Brief
Pull every line holding the word "holds" from the data below and copy it.

Task data
[src/sv/assert_macros.svh]
// Assertion macros used by the morphology filter top level.
`ifndef ASSERT_MACROS_SVH
`define ASSERT_MACROS_SVH

// Property that must hold at every clock edge outside reset.
`define GMF_ASSERT_ALWAYS(label, prop, msg) \
   label: assert property (@(posedge clock) disable iff (reset) (prop)) else $error(msg);

// Condition that must hold in the cycle after a trigger.
`define GMF_ASSERT_NEXT(label, trig, prop, msg) \
   label: assert property (@(posedge clock) disable iff (reset) (trig) |=> (prop)) else $error(msg);

`endif

[src/sv/gmf_pkg.sv]
// Types, constants and helper functions of the grayscale morphology filter.
package gmf_pkg;

   localparam int PIX_W       = 8;
   localparam int KERNEL      = 3;
   localparam int HALF        = KERNEL / 2;
   localparam int WIN_SIZE    = KERNEL * KERNEL;
   localparam int MAX_WIDTH   = 1024;
   localparam int MAX_HEIGHT  = 4096;
   localparam int COL_W       = $clog2(MAX_WIDTH);
   localparam int WIDTH_W     = 11;
   localparam int HEIGHT_W    = 13;
   localparam int ROW_W       = 13;
   localparam int MASK_W      = 9;
   localparam int CSR_DATA_W  = 13;
   localparam int CSR_INDEX_W = 2;
   localparam int LINE_W      = PIX_W * (KERNEL - 1);
   localparam int TREE_LEAVES = 1 << $clog2(WIN_SIZE);
   localparam int FIFO_DEPTH  = 4;
   localparam int FIFO_PTR_W  = $clog2(FIFO_DEPTH);
   localparam int FIFO_CNT_W  = $clog2(FIFO_DEPTH + 1);

   localparam logic [WIDTH_W-1:0]  WIDTH_RESET  = WIDTH_W'(640);
   localparam logic [HEIGHT_W-1:0] HEIGHT_RESET = HEIGHT_W'(480);
   localparam logic [MASK_W-1:0]   MASK_RESET   = MASK_W'(186);

   typedef logic [PIX_W-1:0] pix_type;

   // Configuration register indexes
   typedef enum logic [CSR_INDEX_W-1:0] {
      CSR_IMAGE_WIDTH  = 2'd0,
      CSR_IMAGE_HEIGHT = 2'd1,
      CSR_DILATE_MODE  = 2'd2,
      CSR_KERNEL_MASK  = 2'd3
   } csr_index_type;

   // Control shared by every window cell
   typedef struct packed {
      logic shift;
      logic dilate;
   } win_ctrl_type;

   // Neutral value of the reduction: 255 for minimum, 0 for maximum
   function automatic pix_type identity_pix(input logic dilate);
      identity_pix = dilate ? '0 : '1;
   endfunction

   // Minimum or maximum of two pixels
   function automatic pix_type pick_pix(input logic dilate, input pix_type a, input pix_type b);
      if (dilate) begin
         pick_pix = (a > b) ? a : b;
      end else begin
         pick_pix = (a < b) ? a : b;
      end
   endfunction

   // Mask bit of a window position; positions beyond the mask are disabled
   function automatic logic mask_bit(input logic [MASK_W-1:0] mask, input int unsigned pos);
      mask_bit = 1'b0;
      if (pos < MASK_W) begin
         mask_bit = mask[pos];
      end
   endfunction

endpackage
===== config.mk =====
export PLATFORM = sky130hd
export DESIGN_NAME = gmf_cell
export DESIGN_NICKNAME = d
export VERILOG_FILES = /design/src/sv/assert_macros.svh /design/src/sv/gmf_pkg.sv /design/src/sv/gmf_cell.sv
export SDC_FILE = /design/constraint.sdc
export NUM_CORES = 1
export LEC_CHECK = 0
export BUFFER_PORTS_ARGS = -buffer_cell sky130_fd_sc_hd__buf_2
export CORE_AREA = 2 2 39 41
export CTS_CLUSTER_DIAMETER = 150
export DETAILED_ROUTE_END_ITERATION = 8
export DIE_AREA = 0 0 41 43
export RECOVER_POWER = 100
export SLEW_MARGIN = 20
export SYNTH_ARGS = -nofsm -noshare
export SYNTH_HDL_FRONTEND = slang
export SYNTH_SLANG_ARGS = --single-unit

===== constraint.sdc =====
create_clock -name clock -period 1.77 [get_ports clock]
set_clock_uncertainty 0.2 [all_clocks]
set_input_delay 0.177 -clock clock [delete_from_list [all_inputs] [get_ports clock]]
set_output_delay 0.177 -clock clock [all_outputs]
set_load 0.005 [all_outputs]

===== src/sv/assert_macros.svh =====
// Assertion macros used by the morphology filter top level.
`ifndef ASSERT_MACROS_SVH
`define ASSERT_MACROS_SVH

// Property that must hold at every clock edge outside reset.
`define GMF_ASSERT_ALWAYS(label, prop, msg) \
   label: assert property (@(posedge clock) disable iff (reset) (prop)) else $error(msg);

// Condition that must hold in the cycle after a trigger.
`define GMF_ASSERT_NEXT(label, trig, prop, msg) \
   label: assert property (@(posedge clock) disable iff (reset) (trig) |=> (prop)) else $error(msg);

`endif


===== src/sv/gmf_pkg.sv =====
// Types, constants and helper functions of the grayscale morphology filter.
package gmf_pkg;

   localparam int PIX_W       = 8;
   localparam int KERNEL      = 3;
   localparam int HALF        = KERNEL / 2;
   localparam int WIN_SIZE    = KERNEL * KERNEL;
   localparam int MAX_WIDTH   = 1024;
   localparam int MAX_HEIGHT  = 4096;
   localparam int COL_W       = $clog2(MAX_WIDTH);
   localparam int WIDTH_W     = 11;
   localparam int HEIGHT_W    = 13;
   localparam int ROW_W       = 13;
   localparam int MASK_W      = 9;
   localparam int CSR_DATA_W  = 13;
   localparam int CSR_INDEX_W = 2;
   localparam int LINE_W      = PIX_W * (KERNEL - 1);
   localparam int TREE_LEAVES = 1 << $clog2(WIN_SIZE);
   localparam int FIFO_DEPTH  = 4;
   localparam int FIFO_PTR_W  = $clog2(FIFO_DEPTH);
   localparam int FIFO_CNT_W  = $clog2(FIFO_DEPTH + 1);

   localparam logic [WIDTH_W-1:0]  WIDTH_RESET  = WIDTH_W'(640);
   localparam logic [HEIGHT_W-1:0] HEIGHT_RESET = HEIGHT_W'(480);
   localparam logic [MASK_W-1:0]   MASK_RESET   = MASK_W'(186);

   typedef logic [PIX_W-1:0] pix_type;

   // Configuration register indexes
   typedef enum logic [CSR_INDEX_W-1:0] {
      CSR_IMAGE_WIDTH  = 2'd0,
      CSR_IMAGE_HEIGHT = 2'd1,
      CSR_DILATE_MODE  = 2'd2,
      CSR_KERNEL_MASK  = 2'd3
   } csr_index_type;

   // Control shared by every window cell
   typedef struct packed {
      logic shift;
      logic dilate;
   } win_ctrl_type;

   // Neutral value of the reduction: 255 for minimum, 0 for maximum
   function automatic pix_type identity_pix(input logic dilate);
      identity_pix = dilate ? '0 : '1;
   endfunction

   // Minimum or maximum of two pixels
   function automatic pix_type pick_pix(input logic dilate, input pix_type a, input pix_type b);
      if (dilate) begin
         pick_pix = (a > b) ? a : b;
      end else begin
         pick_pix = (a < b) ? a : b;
      end
   endfunction

   // Mask bit of a window position; positions beyond the mask are disabled
   function automatic logic mask_bit(input logic [MASK_W-1:0] mask, input int unsigned pos);
      mask_bit = 1'b0;
      if (pos < MASK_W) begin
         mask_bit = mask[pos];
      end
   endfunction

endpackage


===== src/sv/gmf_cell.sv =====
// One window cell: holds a pixel, takes its neighbour's on shift, masks its term.
module gmf_cell
   import gmf_pkg::*;
(
   input  logic         clock,
   input  logic         reset,
   input  win_ctrl_type ctrl,
   input  logic         enable,
   input  pix_type      pix_in,
   output pix_type      pix_out,
   output pix_type      term
);

   pix_type pix_ff;

   // Take the neighbour's pixel when an item moves the window
   always_ff @(posedge clock) begin
      if (reset) begin
         pix_ff <= '0;
      end else if (ctrl.shift) begin
         pix_ff <= pix_in;
      end
   end

   assign pix_out = pix_ff;
   // Disabled positions contribute the neutral value
   assign term = enable ? pix_ff : identity_pix(ctrl.dilate);

endmodule
===== src/sv/amgs_ram.sv =====
// ----------------------------------------------------------------------------
// amgs_ram: generic simple dual-port RAM
// One write port and one read port; read data is registered.
// ----------------------------------------------------------------------------
module amgs_ram #(
   parameter int WIDTH = 32,
   parameter int DEPTH = 64
) (
   input  logic                     clock,
   input  logic                     we,
   input  logic [$clog2(DEPTH)-1:0] waddr,
   input  logic [WIDTH-1:0]         wdata,
   input  logic [$clog2(DEPTH)-1:0] raddr,
   output logic [WIDTH-1:0]         rdata
);

   logic [WIDTH-1:0] mem_ff [DEPTH];
   logic [WIDTH-1:0] rdata_ff;

   always_ff @(posedge clock) begin
      if (we) begin
         mem_ff[waddr] <= wdata;
      end
      rdata_ff <= mem_ff[raddr];
   end

   assign rdata = rdata_ff;

endmodule
`src/sv/amgs_pkg.sv`:
```
// ----------------------------------------------------------------------------
// amgs_pkg: shared types and constants of the adjacency matrix graph store
// Sizes, action and status codes, and the memory request bundles that pass
// between the sequencer and the top level.
// ----------------------------------------------------------------------------
package amgs_pkg;

   localparam int MAX_VERTICES = 64;
   localparam int VIDX_W       = 6;
   localparam int VCNT_W       = 7;
   localparam int MAT_AW       = 2 * VIDX_W;
   localparam int MAT_DEPTH    = MAX_VERTICES * MAX_VERTICES;
   localparam int WEIGHT_W     = 32;
   localparam int DEG_W        = 6;
   localparam int EDGE_W       = 12;

   localparam logic [EDGE_W-1:0] DEG_MAX  = 12'd63;
   localparam logic [EDGE_W-1:0] EDGE_MAX = 12'd4095;

   localparam logic [2:0] ACT_CLEAR       = 3'd0;
   localparam logic [2:0] ACT_ADD_VERTEX  = 3'd1;
   localparam logic [2:0] ACT_ADD_EDGE    = 3'd2;
   localparam logic [2:0] ACT_REMOVE_EDGE = 3'd3;
   localparam logic [2:0] ACT_SET_WEIGHT  = 3'd4;
   localparam logic [2:0] ACT_QUERY       = 3'd5;
   localparam logic [2:0] ACT_NEXT_NEIGH  = 3'd6;

   localparam logic [1:0] STATUS_OK      = 2'd0;
   localparam logic [1:0] STATUS_FULL    = 2'd1;
   localparam logic [1:0] STATUS_INVALID = 2'd2;

   typedef struct packed {
      logic                we;
      logic [MAT_AW-1:0]   waddr;
      logic [WEIGHT_W-1:0] wdata;
      logic [MAT_AW-1:0]   raddr;
   } mat_req_type;

   typedef struct packed {
      logic              we;
      logic [VIDX_W-1:0] waddr;
      logic [DEG_W-1:0]  wdata;
      logic [VIDX_W-1:0] raddr;
   } deg_req_type;

endpackage

```
`src/sv/amgs_step.sv`:
```
// ----------------------------------------------------------------------------
// amgs_step: saturating up/down step unit
// Shared by the degree counters and the edge counter.
// ----------------------------------------------------------------------------
module amgs_step (
   input  logic [amgs_pkg::EDGE_W-1:0] value,
   input  logic [amgs_pkg::EDGE_W-1:0] limit,
   input  logic                        up,
   output logic [amgs_pkg::EDGE_W-1:0] result
);

   always_comb begin
      result = value;
      if (up) begin
         if (value < limit) begin
            result = value + 12'd1;
         end
      end else begin
         if (value != '0) begin
            result = value - 12'd1;
         end
      end
   end

endmodule

```
`src/sv/amgs_seq.sv`:
```
// ----------------------------------------------------------------------------
// amgs_seq: action sequencer
// Walks each action through the matrix and degree memories, one memory
// access per port per cycle, and holds the vertex and edge counters.
// ----------------------------------------------------------------------------
module amgs_seq (
   input  logic                                 clock,
   input  logic                                 reset,
   input  logic                                 start,
   output logic                                 busy,
   input  logic [2:0]                           req_action,
   input  logic [amgs_pkg::VIDX_W-1:0]          req_vertex_a,
   input  logic [amgs_pkg::VIDX_W-1:0]          req_vertex_b,
   input  logic signed [amgs_pkg::WEIGHT_W-1:0] req_edge_weight,
   input  logic                                 req_scan_from_start,
   input  logic [amgs_pkg::WEIGHT_W-1:0]        null_weight,
   output amgs_pkg::mat_req_type                mat_req,
   input  logic [amgs_pkg::WEIGHT_W-1:0]        mat_rdata,
   output amgs_pkg::deg_req_type                deg_req,
   input  logic [amgs_pkg::DEG_W-1:0]           deg_rdata,
   output logic                                 rsp_strobe,
   output logic [1:0]                           rsp_status,
   output logic signed [amgs_pkg::WEIGHT_W-1:0] rsp_pair_weight,
   output logic                                 rsp_edge_exists,
   output logic [amgs_pkg::DEG_W-1:0]           rsp_degree_of_a,
   output logic [amgs_pkg::VCNT_W-1:0]          rsp_vertices_in_use,
   output logic [amgs_pkg::EDGE_W-1:0]          rsp_edges_in_use,
   output logic [amgs_pkg::VIDX_W-1:0]          rsp_neighbour_index,
   output logic                                 rsp_neighbour_found
);

   localparam logic [3:0] ST_IDLE    = 4'd0;
   localparam logic [3:0] ST_SWEEP   = 4'd1;
   localparam logic [3:0] ST_NEW_DEG = 4'd2;
   localparam logic [3:0] ST_WR_AB   = 4'd3;
   localparam logic [3:0] ST_WR_BA   = 4'd4;
   localparam logic [3:0] ST_RD_B    = 4'd5;
   localparam logic [3:0] ST_UPD_B   = 4'd6;
   localparam logic [3:0] ST_EDGE    = 4'd7;
   localparam logic [3:0] ST_QRY     = 4'd8;
   localparam logic [3:0] ST_QCHK    = 4'd9;
   localparam logic [3:0] ST_SCAN    = 4'd10;
   localparam logic [3:0] ST_RD_DEG  = 4'd11;
   localparam logic [3:0] ST_OUT     = 4'd12;

   localparam int SWEEP_W = amgs_pkg::VIDX_W + 1;

   logic [3:0]                         state_ff, state_in;
   logic [2:0]                         op_ff, op_in;
   logic [amgs_pkg::VIDX_W-1:0]        a_ff, a_in;
   logic [amgs_pkg::VIDX_W-1:0]        b_ff, b_in;
   logic [amgs_pkg::WEIGHT_W-1:0]      wdat_ff, wdat_in;
   logic [SWEEP_W-1:0]                 cnt_ff, cnt_in;
   logic [amgs_pkg::VCNT_W-1:0]        issue_ff, issue_in;
   logic                               chk_valid_ff, chk_valid_in;
   logic [amgs_pkg::VIDX_W-1:0]        chk_idx_ff, chk_idx_in;
   logic [amgs_pkg::VCNT_W-1:0]        vtot_ff, vtot_in;
   logic [amgs_pkg::EDGE_W-1:0]        etot_ff, etot_in;
   logic [1:0]                         status_ff, status_in;
   logic [amgs_pkg::WEIGHT_W-1:0]      pw_ff, pw_in;
   logic                               exists_ff, exists_in;
   logic [amgs_pkg::VIDX_W-1:0]        nidx_ff, nidx_in;
   logic                               nfound_ff, nfound_in;

   logic                               valid_a_req;
   logic                               valid_b_req;
   logic                               weight_differs;
   logic [amgs_pkg::VIDX_W-1:0]        new_vertex;
   logic [amgs_pkg::EDGE_W-1:0]        step_value;
   logic [amgs_pkg::EDGE_W-1:0]        step_limit;
   logic [amgs_pkg::EDGE_W-1:0]        step_result;

   assign valid_a_req    = {1'b0, req_vertex_a} < vtot_ff;
   assign valid_b_req    = {1'b0, req_vertex_b} < vtot_ff;
   assign weight_differs = mat_rdata != null_weight;
   assign new_vertex     = vtot_ff[amgs_pkg::VIDX_W-1:0];

   // The edge counter and both degree counters share one step unit.
   assign step_value = (state_ff == ST_EDGE) ? etot_ff
                                             : {{(amgs_pkg::EDGE_W-amgs_pkg::DEG_W){1'b0}},
                                                deg_rdata};
   assign step_limit = (state_ff == ST_EDGE) ? amgs_pkg::EDGE_MAX : amgs_pkg::DEG_MAX;

   amgs_step u_step (
      .value  (step_value),
      .limit  (step_limit),
      .up     (op_ff == amgs_pkg::ACT_ADD_EDGE),
      .result (step_result)
   );

   always_comb begin
      state_in     = state_ff;
      op_in        = op_ff;
      a_in         = a_ff;
      b_in         = b_ff;
      wdat_in      = wdat_ff;
      cnt_in       = cnt_ff;
      issue_in     = issue_ff;
      chk_valid_in = chk_valid_ff;
      chk_idx_in   = chk_idx_ff;
      vtot_in      = vtot_ff;
      etot_in      = etot_ff;
      status_in    = status_ff;
      pw_in        = pw_ff;
      exists_in    = exists_ff;
      nidx_in      = nidx_ff;
      nfound_in    = nfound_ff;

      mat_req.we    = 1'b0;
      mat_req.waddr = {a_ff, b_ff};
      mat_req.wdata = wdat_ff;
      mat_req.raddr = {a_ff, b_ff};
      deg_req.we    = 1'b0;
      deg_req.waddr = a_ff;
      deg_req.wdata = step_result[amgs_pkg::DEG_W-1:0];
      deg_req.raddr = a_ff;

      case (state_ff)
         ST_IDLE: begin
            if (start) begin
               op_in        = req_action;
               a_in         = req_vertex_a;
               b_in         = req_vertex_b;
               wdat_in      = (req_action == amgs_pkg::ACT_REMOVE_EDGE) ? null_weight
                                                                        : req_edge_weight;
               cnt_in       = '0;
               issue_in     = req_scan_from_start ? '0
                                                  : {1'b0, req_vertex_b} + 7'd1;
               chk_valid_in = 1'b0;
               status_in    = amgs_pkg::STATUS_OK;
               pw_in        = '0;
               exists_in    = 1'b0;
               nidx_in      = '0;
               nfound_in    = 1'b0;
               state_in     = ST_RD_DEG;
               case (req_action)
                  amgs_pkg::ACT_CLEAR: begin
                     vtot_in = '0;
                     etot_in = '0;
                  end
                  amgs_pkg::ACT_ADD_VERTEX: begin
                     if (vtot_ff >= amgs_pkg::VCNT_W'(amgs_pkg::MAX_VERTICES)) begin
                        status_in = amgs_pkg::STATUS_FULL;
                     end else begin
                        state_in = ST_SWEEP;
                     end
                  end
                  amgs_pkg::ACT_ADD_EDGE,
                  amgs_pkg::ACT_REMOVE_EDGE,
                  amgs_pkg::ACT_SET_WEIGHT: begin
                     if (valid_a_req && valid_b_req) begin
                        state_in = ST_WR_AB;
                     end else begin
                        status_in = amgs_pkg::STATUS_INVALID;
                     end
                  end
                  amgs_pkg::ACT_QUERY: begin
                     if (valid_a_req && valid_b_req) begin
                        state_in = ST_QRY;
                     end else begin
                        status_in = amgs_pkg::STATUS_INVALID;
                     end
                  end
                  amgs_pkg::ACT_NEXT_NEIGH: begin
                     if (valid_a_req) begin
                        state_in = ST_SCAN;
                     end else begin
                        status_in = amgs_pkg::STATUS_INVALID;
                     end
                  end
                  default: begin
                  end
               endcase
            end
         end

         // Even counts null the new vertex's row entry, odd counts its column entry.
         ST_SWEEP: begin
            mat_req.we    = 1'b1;
            mat_req.wdata = null_weight;
            mat_req.waddr = cnt_ff[0] ? {cnt_ff[SWEEP_W-1:1], new_vertex}
                                      : {new_vertex, cnt_ff[SWEEP_W-1:1]};
            cnt_in = cnt_ff + 1'b1;
            if (cnt_ff == '1) begin
               state_in = ST_NEW_DEG;
            end
         end

         ST_NEW_DEG: begin
            deg_req.we    = 1'b1;
            deg_req.waddr = new_vertex;
            deg_req.wdata = '0;
            vtot_in       = vtot_ff + 1'b1;
            state_in      = ST_RD_DEG;
         end

         ST_WR_AB: begin
            mat_req.we = 1'b1;
            state_in   = ST_WR_BA;
         end

         ST_WR_BA: begin
            mat_req.we    = 1'b1;
            mat_req.waddr = {b_ff, a_ff};
            if (op_ff == amgs_pkg::ACT_SET_WEIGHT) begin
               state_in = ST_RD_DEG;
            end else begin
               deg_req.we = 1'b1;
               state_in   = ST_RD_B;
            end
         end

         // The read of b waits for a's update so that a self loop counts twice.
         ST_RD_B: begin
            deg_req.raddr = b_ff;
            state_in      = ST_UPD_B;
         end

         ST_UPD_B: begin
            deg_req.we    = 1'b1;
            deg_req.waddr = b_ff;
            state_in      = ST_EDGE;
         end

         ST_EDGE: begin
            etot_in  = step_result;
            state_in = ST_RD_DEG;
         end

         ST_QRY: begin
            state_in = ST_QCHK;
         end

         ST_QCHK: begin
            pw_in     = mat_rdata;
            exists_in = weight_differs;
            state_in  = ST_RD_DEG;
         end

         // One read is issued per cycle while the previous one is checked.
         ST_SCAN: begin
            mat_req.raddr = {a_ff, issue_ff[amgs_pkg::VIDX_W-1:0]};
            if (chk_valid_ff && weight_differs) begin
               nidx_in   = chk_idx_ff;
               nfound_in = 1'b1;
               state_in  = ST_RD_DEG;
            end else if (issue_ff < vtot_ff) begin
               issue_in     = issue_ff + 1'b1;
               chk_valid_in = 1'b1;
               chk_idx_in   = issue_ff[amgs_pkg::VIDX_W-1:0];
            end else if (chk_valid_ff) begin
               chk_valid_in = 1'b0;
            end else begin
               state_in = ST_RD_DEG;
            end
         end

         ST_RD_DEG: begin
            state_in = ST_OUT;
         end

         ST_OUT: begin
            state_in = ST_IDLE;
         end

         default: begin
            state_in = ST_IDLE;
         end
      endcase
   end

   always_ff @(posedge clock) begin
      if (reset) begin
         state_ff     <= ST_IDLE;
         vtot_ff      <= '0;
         etot_ff      <= '0;
         chk_valid_ff <= 1'b0;
      end else begin
         state_ff     <= state_in;
         vtot_ff      <= vtot_in;
         etot_ff      <= etot_in;
         chk_valid_ff <= chk_valid_in;
      end
   end

   always_ff @(posedge clock) begin
      op_ff      <= op_in;
      a_ff       <= a_in;
      b_ff       <= b_in;
      wdat_ff    <= wdat_in;
      cnt_ff     <= cnt_in;
      issue_ff   <= issue_in;
      chk_idx_ff <= chk_idx_in;
      status_ff  <= status_in;
      pw_ff      <= pw_in;
      exists_ff  <= exists_in;
      nidx_ff    <= nidx_in;
      nfound_ff  <= nfound_in;
   end

   assign busy                = state_ff != ST_IDLE;
   assign rsp_strobe          = state_ff == ST_OUT;
   assign rsp_status          = status_ff;
   assign rsp_pair_weight     = pw_ff;
   assign rsp_edge_exists     = exists_ff;
   assign rsp_degree_of_a     = ({1'b0, a_ff} < vtot_ff) ? deg_rdata : '0;
   assign rsp_vertices_in_use = vtot_ff;
   assign rsp_edges_in_use    = etot_ff;
   assign rsp_neighbour_index = nidx_ff;
   assign rsp_neighbour_found = nfound_ff;

endmodule

```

Written response
// One window cell: holds a pixel, takes its neighbour's on shift, masks its term.
// access per port per cycle, and holds the vertex and edge counters.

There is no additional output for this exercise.